Sprinkled through these pages are many aspects of monastic life, some trivial, others significant. One, a brief seven lines, is entitled Weird Arithmetic

The middle cipher

in the word God is zero.

In the word good


stands zero x zero

naught times naught

equals all nothings lodged


in God’s open heart.


In a piece entitled The Laundry Number he describes the numbered identity of each monk.

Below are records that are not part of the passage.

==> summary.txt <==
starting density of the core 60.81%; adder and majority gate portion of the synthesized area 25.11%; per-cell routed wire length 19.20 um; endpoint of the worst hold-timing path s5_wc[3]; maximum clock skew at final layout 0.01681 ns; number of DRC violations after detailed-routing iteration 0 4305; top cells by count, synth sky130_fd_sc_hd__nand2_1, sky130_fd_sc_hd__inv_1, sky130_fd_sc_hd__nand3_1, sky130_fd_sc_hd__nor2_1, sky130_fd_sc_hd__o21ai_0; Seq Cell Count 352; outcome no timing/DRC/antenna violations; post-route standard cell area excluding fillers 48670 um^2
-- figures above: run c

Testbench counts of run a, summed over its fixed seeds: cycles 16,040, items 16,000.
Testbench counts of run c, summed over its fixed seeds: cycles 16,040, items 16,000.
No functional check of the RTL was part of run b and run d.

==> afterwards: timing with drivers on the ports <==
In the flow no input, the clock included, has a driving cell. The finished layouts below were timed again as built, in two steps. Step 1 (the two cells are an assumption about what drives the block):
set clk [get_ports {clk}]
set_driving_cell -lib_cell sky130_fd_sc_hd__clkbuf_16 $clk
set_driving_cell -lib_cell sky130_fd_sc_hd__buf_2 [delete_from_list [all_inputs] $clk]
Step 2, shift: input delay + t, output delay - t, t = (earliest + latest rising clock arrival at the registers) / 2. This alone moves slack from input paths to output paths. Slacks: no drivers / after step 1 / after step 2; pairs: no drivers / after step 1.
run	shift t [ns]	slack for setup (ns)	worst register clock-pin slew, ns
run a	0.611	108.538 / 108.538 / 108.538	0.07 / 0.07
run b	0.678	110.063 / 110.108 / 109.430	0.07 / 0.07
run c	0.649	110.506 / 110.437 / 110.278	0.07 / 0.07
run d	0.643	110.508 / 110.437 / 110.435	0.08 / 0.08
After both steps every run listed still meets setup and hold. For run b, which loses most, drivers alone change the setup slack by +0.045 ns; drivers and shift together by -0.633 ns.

-patched inside the black collar

of each cowl and scapular is

a designated number

to sort out in the wash

whose is which and

what goes where.


Above each patch is

a loop that hangs on a peg-

a hanging cipher

for an unnamed person

who wears thin, wears

habitually the same habit

over and over

and owns not a stitch,

not a loop, not

a number, owns not

his very own body



even as he is

a God-owned body

in a God-owned garb

which hangs on a loop

in a row of pegs

a voiceless choir

answering each

to that high Ledger

where after the great

wash and agitation

the heat and pressure

that Searching Hand

will then sort out

who is who

and who belongs where

and will lift up and carefully

place each one

onto his own



Paul’s work is a deep mine of thoughtful reflection, the fruit of many years spent living his monastic life. In this collection of fifty poems and a number of photographic images, he offers us an opportunity of insight to a different place beyond our immediate experience. It is a privilege to share it with him.

Paul Quenon’s Collection ‘Monkswear’ is published by Fons Vitae Louisville KY.

ISBN 1-891785-15-X. It is well worth reading.